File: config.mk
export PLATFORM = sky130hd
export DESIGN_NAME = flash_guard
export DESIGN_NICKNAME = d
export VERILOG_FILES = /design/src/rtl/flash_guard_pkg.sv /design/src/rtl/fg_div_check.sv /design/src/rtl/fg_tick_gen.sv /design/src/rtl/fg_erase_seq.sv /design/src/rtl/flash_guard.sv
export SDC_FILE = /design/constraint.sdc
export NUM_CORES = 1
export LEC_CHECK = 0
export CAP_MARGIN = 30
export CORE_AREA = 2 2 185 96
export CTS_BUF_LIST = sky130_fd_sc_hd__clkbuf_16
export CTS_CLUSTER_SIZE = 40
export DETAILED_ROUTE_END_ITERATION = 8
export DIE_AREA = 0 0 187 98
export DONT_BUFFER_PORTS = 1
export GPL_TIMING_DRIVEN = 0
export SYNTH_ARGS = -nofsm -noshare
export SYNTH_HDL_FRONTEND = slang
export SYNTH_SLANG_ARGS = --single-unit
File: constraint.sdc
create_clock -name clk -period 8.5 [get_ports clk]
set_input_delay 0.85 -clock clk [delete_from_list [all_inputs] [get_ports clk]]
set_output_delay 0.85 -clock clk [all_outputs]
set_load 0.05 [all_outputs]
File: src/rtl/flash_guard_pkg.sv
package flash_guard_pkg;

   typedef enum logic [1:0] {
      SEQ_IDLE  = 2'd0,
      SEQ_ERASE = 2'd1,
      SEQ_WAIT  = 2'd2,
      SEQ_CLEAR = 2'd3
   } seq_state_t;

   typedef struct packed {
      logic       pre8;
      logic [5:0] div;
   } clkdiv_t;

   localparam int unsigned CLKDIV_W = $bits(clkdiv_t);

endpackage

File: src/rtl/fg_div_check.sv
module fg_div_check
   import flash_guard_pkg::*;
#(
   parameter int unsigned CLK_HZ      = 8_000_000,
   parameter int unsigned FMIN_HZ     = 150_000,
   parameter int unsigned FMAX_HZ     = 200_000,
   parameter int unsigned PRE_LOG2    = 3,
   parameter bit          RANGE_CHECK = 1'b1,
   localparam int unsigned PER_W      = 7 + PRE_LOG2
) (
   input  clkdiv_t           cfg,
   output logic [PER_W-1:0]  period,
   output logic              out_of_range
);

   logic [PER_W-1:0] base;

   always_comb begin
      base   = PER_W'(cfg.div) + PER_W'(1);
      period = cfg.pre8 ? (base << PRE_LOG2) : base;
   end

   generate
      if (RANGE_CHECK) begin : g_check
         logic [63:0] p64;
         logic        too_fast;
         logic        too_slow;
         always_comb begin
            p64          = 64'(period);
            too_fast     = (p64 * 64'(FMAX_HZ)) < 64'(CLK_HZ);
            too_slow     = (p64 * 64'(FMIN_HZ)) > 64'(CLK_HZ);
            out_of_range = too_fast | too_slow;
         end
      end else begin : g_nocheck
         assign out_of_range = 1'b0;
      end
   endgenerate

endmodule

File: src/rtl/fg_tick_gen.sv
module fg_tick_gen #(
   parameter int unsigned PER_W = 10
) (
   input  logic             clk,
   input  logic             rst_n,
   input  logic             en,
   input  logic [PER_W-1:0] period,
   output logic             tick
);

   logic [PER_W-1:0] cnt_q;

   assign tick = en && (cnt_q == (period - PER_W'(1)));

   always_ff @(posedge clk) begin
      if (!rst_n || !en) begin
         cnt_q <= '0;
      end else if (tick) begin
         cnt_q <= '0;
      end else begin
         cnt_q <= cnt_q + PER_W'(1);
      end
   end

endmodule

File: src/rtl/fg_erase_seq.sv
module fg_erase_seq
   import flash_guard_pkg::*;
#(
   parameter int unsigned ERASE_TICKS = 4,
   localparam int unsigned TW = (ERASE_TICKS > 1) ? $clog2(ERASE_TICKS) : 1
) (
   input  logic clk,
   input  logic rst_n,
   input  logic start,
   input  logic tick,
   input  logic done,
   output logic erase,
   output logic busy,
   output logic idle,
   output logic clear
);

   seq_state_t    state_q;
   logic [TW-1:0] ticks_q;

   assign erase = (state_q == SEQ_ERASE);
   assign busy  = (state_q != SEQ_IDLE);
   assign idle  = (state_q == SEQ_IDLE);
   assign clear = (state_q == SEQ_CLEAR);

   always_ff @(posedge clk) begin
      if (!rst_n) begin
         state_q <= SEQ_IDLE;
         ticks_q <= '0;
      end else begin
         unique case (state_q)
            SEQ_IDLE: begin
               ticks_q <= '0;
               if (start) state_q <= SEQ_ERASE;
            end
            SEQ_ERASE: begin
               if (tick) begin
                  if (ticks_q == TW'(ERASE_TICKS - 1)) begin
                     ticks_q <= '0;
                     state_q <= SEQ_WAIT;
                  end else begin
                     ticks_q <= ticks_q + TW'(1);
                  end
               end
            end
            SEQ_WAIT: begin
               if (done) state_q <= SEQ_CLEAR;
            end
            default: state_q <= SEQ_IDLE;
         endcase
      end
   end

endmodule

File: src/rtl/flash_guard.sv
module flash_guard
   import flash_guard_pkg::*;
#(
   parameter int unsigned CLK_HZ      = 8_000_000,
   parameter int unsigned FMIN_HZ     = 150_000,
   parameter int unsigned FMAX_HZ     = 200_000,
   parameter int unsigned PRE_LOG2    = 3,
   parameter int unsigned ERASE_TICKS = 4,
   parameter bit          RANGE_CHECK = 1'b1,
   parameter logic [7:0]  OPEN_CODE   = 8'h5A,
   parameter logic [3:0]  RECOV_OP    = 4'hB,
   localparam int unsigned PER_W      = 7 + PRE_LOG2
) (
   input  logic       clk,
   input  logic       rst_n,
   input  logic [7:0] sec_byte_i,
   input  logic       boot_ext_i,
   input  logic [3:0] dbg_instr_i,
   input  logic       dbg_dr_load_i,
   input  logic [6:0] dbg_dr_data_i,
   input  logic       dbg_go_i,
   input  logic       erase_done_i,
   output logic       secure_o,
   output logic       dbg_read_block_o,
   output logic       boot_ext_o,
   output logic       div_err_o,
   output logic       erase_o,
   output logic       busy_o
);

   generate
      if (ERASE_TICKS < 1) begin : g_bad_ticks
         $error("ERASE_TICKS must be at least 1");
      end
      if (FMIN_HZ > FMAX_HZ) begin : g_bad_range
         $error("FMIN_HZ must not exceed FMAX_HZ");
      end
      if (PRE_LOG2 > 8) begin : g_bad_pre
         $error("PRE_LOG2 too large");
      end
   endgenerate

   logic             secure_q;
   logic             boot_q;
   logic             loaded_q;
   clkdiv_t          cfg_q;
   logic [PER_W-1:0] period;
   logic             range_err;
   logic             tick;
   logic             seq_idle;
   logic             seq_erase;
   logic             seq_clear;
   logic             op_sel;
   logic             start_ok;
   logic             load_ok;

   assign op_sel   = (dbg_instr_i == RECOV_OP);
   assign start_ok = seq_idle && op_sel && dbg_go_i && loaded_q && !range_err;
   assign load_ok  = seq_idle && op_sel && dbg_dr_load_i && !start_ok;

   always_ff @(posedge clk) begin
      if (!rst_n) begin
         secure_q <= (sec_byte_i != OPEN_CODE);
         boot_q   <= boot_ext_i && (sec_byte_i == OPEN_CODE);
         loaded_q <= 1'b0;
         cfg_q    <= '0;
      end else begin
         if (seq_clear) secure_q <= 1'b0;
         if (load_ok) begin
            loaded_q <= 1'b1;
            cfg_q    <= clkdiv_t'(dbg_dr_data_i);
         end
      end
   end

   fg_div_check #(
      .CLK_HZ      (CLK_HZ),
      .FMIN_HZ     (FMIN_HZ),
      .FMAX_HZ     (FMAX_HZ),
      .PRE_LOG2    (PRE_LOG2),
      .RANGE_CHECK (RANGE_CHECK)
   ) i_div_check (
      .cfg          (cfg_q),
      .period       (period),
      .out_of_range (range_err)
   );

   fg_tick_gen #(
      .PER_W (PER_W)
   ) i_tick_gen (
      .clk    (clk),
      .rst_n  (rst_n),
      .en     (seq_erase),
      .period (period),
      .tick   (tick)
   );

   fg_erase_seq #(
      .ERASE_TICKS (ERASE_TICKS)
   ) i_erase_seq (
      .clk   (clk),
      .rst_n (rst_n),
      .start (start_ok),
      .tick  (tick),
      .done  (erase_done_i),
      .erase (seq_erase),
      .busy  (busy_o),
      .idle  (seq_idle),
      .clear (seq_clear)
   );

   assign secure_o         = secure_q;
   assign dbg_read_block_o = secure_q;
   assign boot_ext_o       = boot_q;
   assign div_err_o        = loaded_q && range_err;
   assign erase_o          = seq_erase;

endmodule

+ + + +

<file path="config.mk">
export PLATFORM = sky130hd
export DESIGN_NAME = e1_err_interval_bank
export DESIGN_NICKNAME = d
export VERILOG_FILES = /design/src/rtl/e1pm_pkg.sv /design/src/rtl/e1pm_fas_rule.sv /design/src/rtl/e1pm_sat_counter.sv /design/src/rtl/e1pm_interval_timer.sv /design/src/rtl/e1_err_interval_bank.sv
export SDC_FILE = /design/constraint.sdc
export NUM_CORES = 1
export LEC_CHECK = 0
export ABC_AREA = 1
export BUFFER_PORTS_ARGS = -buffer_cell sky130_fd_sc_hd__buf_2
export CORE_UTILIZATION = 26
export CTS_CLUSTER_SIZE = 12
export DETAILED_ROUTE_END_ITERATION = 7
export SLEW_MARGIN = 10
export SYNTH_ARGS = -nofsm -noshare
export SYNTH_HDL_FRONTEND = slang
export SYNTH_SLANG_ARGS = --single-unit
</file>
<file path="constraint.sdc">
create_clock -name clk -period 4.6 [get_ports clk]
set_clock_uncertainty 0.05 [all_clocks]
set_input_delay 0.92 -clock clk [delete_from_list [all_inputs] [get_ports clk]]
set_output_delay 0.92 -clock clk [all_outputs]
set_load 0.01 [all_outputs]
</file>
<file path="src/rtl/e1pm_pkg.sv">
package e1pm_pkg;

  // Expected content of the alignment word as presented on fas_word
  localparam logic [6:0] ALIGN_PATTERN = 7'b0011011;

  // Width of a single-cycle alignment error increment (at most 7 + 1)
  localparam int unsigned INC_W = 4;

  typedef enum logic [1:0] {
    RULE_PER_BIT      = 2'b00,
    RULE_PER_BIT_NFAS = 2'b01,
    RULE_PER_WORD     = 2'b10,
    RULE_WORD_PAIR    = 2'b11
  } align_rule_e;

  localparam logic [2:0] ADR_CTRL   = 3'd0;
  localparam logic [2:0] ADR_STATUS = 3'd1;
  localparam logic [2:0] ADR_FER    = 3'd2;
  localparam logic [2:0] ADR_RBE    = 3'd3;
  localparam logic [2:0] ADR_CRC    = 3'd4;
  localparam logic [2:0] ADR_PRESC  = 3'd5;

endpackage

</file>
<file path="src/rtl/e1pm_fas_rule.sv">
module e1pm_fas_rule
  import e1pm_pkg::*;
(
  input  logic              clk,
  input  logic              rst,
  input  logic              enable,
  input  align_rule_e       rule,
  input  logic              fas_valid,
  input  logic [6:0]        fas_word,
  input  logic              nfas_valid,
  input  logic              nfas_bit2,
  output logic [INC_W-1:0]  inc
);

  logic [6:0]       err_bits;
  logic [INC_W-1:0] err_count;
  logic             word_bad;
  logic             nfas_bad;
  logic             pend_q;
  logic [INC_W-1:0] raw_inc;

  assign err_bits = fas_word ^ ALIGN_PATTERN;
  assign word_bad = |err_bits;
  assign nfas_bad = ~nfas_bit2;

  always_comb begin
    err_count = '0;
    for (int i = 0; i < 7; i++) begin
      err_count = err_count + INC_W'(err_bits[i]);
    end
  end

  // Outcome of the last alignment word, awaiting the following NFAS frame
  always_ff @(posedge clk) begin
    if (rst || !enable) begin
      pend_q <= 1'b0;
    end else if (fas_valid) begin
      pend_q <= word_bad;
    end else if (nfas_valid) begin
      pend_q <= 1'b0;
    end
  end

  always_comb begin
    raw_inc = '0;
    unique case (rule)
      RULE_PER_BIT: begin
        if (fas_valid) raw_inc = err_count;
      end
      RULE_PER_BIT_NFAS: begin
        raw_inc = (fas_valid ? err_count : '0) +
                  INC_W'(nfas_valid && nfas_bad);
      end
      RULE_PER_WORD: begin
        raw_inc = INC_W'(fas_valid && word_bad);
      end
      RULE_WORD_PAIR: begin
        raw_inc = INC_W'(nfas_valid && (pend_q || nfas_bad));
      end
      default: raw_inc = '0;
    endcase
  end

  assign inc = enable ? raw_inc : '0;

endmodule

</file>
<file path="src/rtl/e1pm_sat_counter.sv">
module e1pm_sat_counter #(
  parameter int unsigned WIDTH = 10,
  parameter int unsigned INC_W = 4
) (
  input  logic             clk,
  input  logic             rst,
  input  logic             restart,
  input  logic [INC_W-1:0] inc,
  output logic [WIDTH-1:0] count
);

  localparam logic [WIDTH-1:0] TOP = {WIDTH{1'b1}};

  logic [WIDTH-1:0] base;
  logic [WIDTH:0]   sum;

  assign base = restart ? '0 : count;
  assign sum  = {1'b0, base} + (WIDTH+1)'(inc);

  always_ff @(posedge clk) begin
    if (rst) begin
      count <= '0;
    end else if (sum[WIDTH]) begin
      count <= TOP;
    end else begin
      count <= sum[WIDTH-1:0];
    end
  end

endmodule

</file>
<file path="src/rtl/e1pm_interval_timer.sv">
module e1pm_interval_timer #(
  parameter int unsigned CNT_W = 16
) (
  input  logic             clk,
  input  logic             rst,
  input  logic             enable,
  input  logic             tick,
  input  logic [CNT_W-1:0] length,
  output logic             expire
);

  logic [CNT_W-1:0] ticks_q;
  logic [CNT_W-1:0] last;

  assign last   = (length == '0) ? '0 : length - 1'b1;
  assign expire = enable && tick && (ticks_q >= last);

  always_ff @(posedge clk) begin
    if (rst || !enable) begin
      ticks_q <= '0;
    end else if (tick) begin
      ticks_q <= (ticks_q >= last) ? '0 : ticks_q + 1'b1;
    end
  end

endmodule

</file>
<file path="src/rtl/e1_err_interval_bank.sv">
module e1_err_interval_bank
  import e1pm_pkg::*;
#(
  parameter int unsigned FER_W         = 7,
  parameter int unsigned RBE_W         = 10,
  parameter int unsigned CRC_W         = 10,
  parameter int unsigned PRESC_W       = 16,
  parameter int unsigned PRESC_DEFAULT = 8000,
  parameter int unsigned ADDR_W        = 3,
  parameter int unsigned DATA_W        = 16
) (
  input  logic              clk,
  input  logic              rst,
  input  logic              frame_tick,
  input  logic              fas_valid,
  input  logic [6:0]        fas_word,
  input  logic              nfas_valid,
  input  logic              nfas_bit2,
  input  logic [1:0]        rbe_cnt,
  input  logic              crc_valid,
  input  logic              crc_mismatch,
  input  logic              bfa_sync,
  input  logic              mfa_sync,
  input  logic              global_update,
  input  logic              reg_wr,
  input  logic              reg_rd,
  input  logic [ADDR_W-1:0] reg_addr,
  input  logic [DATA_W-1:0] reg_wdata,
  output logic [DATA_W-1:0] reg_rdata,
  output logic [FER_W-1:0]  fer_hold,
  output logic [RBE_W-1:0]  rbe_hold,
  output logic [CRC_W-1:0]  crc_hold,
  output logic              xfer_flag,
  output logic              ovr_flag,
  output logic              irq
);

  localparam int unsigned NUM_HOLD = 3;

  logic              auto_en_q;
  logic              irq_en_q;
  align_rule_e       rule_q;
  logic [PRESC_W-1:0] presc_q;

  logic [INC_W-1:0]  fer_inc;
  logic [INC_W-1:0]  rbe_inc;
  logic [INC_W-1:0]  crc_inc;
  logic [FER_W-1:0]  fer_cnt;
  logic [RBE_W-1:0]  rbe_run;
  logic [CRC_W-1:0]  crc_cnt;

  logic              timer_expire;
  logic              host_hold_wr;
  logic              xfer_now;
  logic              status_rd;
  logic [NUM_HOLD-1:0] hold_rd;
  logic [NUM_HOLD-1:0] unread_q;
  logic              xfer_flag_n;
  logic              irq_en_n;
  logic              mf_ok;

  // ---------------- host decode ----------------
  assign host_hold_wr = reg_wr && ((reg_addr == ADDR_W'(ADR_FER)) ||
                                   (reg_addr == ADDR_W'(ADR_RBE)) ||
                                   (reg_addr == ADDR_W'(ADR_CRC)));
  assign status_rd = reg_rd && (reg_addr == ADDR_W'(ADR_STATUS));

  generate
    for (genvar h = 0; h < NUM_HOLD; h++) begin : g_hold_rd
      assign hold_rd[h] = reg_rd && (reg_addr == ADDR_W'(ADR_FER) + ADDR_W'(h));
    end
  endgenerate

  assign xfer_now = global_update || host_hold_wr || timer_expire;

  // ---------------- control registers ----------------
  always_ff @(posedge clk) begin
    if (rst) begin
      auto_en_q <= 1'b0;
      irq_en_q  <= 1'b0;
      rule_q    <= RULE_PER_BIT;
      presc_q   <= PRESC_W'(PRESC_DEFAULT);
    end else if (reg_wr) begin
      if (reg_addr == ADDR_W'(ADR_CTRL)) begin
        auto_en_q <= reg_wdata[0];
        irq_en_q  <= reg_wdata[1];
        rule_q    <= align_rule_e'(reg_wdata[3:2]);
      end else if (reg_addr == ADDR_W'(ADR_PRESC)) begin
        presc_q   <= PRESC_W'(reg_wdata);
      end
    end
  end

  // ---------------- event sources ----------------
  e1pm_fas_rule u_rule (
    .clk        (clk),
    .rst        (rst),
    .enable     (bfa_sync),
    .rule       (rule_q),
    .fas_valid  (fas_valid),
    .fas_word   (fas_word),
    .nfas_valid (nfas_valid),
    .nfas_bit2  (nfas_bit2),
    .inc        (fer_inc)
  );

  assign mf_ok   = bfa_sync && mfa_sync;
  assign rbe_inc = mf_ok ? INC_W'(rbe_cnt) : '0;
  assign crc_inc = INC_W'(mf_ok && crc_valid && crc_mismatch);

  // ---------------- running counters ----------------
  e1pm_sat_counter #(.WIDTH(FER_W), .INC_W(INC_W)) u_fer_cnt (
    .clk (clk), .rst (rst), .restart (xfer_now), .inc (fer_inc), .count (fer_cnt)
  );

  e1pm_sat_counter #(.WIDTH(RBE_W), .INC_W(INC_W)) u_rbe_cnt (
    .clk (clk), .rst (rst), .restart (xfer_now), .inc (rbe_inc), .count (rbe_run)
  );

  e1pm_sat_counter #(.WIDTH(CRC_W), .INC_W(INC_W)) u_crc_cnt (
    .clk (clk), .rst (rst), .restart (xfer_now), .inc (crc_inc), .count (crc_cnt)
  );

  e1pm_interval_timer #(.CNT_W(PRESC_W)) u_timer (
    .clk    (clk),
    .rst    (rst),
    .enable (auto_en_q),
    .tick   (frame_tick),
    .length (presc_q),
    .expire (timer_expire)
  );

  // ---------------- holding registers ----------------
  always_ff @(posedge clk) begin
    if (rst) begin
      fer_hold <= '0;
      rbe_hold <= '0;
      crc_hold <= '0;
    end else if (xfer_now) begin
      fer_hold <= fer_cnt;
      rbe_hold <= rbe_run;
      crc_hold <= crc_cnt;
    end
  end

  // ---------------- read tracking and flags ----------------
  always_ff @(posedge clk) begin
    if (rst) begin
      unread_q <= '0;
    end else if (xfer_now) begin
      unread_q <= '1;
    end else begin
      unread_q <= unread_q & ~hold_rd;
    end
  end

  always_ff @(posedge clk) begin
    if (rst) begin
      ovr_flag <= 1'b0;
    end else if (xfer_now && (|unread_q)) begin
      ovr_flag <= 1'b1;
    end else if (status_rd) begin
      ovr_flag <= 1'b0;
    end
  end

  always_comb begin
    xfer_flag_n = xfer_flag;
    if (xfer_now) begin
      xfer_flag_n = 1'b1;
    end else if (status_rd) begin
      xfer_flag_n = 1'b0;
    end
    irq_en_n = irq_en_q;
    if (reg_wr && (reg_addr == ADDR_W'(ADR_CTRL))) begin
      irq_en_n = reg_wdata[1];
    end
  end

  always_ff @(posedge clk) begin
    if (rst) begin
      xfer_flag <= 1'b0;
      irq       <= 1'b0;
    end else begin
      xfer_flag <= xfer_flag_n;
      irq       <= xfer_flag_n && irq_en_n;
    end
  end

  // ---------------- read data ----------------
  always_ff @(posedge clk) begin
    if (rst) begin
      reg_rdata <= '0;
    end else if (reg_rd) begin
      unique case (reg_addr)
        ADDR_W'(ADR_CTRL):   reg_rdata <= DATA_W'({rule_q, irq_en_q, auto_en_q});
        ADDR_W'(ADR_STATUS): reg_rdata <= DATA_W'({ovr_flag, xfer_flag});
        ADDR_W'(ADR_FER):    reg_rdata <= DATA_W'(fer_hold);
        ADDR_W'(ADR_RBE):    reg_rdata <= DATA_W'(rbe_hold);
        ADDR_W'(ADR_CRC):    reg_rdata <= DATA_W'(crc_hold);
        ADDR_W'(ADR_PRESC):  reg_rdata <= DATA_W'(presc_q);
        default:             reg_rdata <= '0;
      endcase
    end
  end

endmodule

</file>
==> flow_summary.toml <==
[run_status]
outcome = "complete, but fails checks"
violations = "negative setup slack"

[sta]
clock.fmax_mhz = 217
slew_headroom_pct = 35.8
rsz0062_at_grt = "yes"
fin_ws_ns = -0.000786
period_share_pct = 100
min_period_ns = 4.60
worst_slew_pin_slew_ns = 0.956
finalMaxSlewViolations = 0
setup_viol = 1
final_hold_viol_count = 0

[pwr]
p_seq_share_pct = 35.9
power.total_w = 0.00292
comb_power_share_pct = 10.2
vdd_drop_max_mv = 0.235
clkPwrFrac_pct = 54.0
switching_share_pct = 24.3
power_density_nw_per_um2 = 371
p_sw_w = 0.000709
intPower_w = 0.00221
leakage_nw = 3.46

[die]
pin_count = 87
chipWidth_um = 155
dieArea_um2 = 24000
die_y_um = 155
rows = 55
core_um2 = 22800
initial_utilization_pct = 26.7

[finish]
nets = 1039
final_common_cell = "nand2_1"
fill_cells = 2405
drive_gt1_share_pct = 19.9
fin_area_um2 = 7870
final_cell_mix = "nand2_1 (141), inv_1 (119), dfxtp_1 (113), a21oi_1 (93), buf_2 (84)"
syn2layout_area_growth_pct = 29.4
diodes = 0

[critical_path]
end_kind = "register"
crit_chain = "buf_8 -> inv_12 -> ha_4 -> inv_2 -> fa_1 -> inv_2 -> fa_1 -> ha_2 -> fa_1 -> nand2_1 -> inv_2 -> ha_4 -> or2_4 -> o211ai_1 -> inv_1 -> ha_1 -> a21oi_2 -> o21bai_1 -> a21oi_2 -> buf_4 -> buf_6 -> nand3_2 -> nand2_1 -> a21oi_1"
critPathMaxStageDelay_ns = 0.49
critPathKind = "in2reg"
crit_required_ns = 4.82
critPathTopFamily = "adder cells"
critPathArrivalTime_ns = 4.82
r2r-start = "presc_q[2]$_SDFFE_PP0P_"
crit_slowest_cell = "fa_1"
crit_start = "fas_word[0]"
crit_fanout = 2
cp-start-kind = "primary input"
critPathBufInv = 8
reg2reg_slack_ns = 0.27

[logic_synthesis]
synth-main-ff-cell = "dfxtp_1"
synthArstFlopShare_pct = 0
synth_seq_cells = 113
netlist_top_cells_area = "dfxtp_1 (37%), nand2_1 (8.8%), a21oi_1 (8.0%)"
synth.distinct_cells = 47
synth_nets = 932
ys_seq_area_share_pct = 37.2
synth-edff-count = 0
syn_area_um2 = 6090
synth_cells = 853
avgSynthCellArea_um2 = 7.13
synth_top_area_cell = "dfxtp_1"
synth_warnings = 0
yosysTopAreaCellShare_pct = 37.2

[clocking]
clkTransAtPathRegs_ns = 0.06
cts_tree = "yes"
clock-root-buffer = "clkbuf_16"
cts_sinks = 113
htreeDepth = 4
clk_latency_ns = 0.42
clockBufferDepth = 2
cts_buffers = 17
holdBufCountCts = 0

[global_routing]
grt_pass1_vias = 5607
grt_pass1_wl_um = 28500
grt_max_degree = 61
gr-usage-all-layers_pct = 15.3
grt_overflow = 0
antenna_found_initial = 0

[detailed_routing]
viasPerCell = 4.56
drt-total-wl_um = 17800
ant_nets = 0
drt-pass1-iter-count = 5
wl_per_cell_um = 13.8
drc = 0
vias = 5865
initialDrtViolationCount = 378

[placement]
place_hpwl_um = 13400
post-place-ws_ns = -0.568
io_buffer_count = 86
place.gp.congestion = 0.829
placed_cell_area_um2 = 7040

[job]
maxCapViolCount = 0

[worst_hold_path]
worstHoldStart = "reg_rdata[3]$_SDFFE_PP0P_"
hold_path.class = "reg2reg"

+ + + +

[GOAL OF THE EXERCISE] Print only what lies in the material above starting at the line with "xfer_flag_n = xfer_flag;" and ending at the line with "[critical_path]", every line exactly as given.

[RESULT OF THE TASK]
    xfer_flag_n = xfer_flag;
    if (xfer_now) begin
      xfer_flag_n = 1'b1;
    end else if (status_rd) begin
      xfer_flag_n = 1'b0;
    end
    irq_en_n = irq_en_q;
    if (reg_wr && (reg_addr == ADDR_W'(ADR_CTRL))) begin
      irq_en_n = reg_wdata[1];
    end
  end

  always_ff @(posedge clk) begin
    if (rst) begin
      xfer_flag <= 1'b0;
      irq       <= 1'b0;
    end else begin
      xfer_flag <= xfer_flag_n;
      irq       <= xfer_flag_n && irq_en_n;
    end
  end

  // ---------------- read data ----------------
  always_ff @(posedge clk) begin
    if (rst) begin
      reg_rdata <= '0;
    end else if (reg_rd) begin
      unique case (reg_addr)
        ADDR_W'(ADR_CTRL):   reg_rdata <= DATA_W'({rule_q, irq_en_q, auto_en_q});
        ADDR_W'(ADR_STATUS): reg_rdata <= DATA_W'({ovr_flag, xfer_flag});
        ADDR_W'(ADR_FER):    reg_rdata <= DATA_W'(fer_hold);
        ADDR_W'(ADR_RBE):    reg_rdata <= DATA_W'(rbe_hold);
        ADDR_W'(ADR_CRC):    reg_rdata <= DATA_W'(crc_hold);
        ADDR_W'(ADR_PRESC):  reg_rdata <= DATA_W'(presc_q);
        default:             reg_rdata <= '0;
      endcase
    end
  end

endmodule

</file>
==> flow_summary.toml <==
[run_status]
outcome = "complete, but fails checks"
violations = "negative setup slack"

[sta]
clock.fmax_mhz = 217
slew_headroom_pct = 35.8
rsz0062_at_grt = "yes"
fin_ws_ns = -0.000786
period_share_pct = 100
min_period_ns = 4.60
worst_slew_pin_slew_ns = 0.956
finalMaxSlewViolations = 0
setup_viol = 1
final_hold_viol_count = 0

[pwr]
p_seq_share_pct = 35.9
power.total_w = 0.00292
comb_power_share_pct = 10.2
vdd_drop_max_mv = 0.235
clkPwrFrac_pct = 54.0
switching_share_pct = 24.3
power_density_nw_per_um2 = 371
p_sw_w = 0.000709
intPower_w = 0.00221
leakage_nw = 3.46

[die]
pin_count = 87
chipWidth_um = 155
dieArea_um2 = 24000
die_y_um = 155
rows = 55
core_um2 = 22800
initial_utilization_pct = 26.7

[finish]
nets = 1039
final_common_cell = "nand2_1"
fill_cells = 2405
drive_gt1_share_pct = 19.9
fin_area_um2 = 7870
final_cell_mix = "nand2_1 (141), inv_1 (119), dfxtp_1 (113), a21oi_1 (93), buf_2 (84)"
syn2layout_area_growth_pct = 29.4
diodes = 0

[critical_path]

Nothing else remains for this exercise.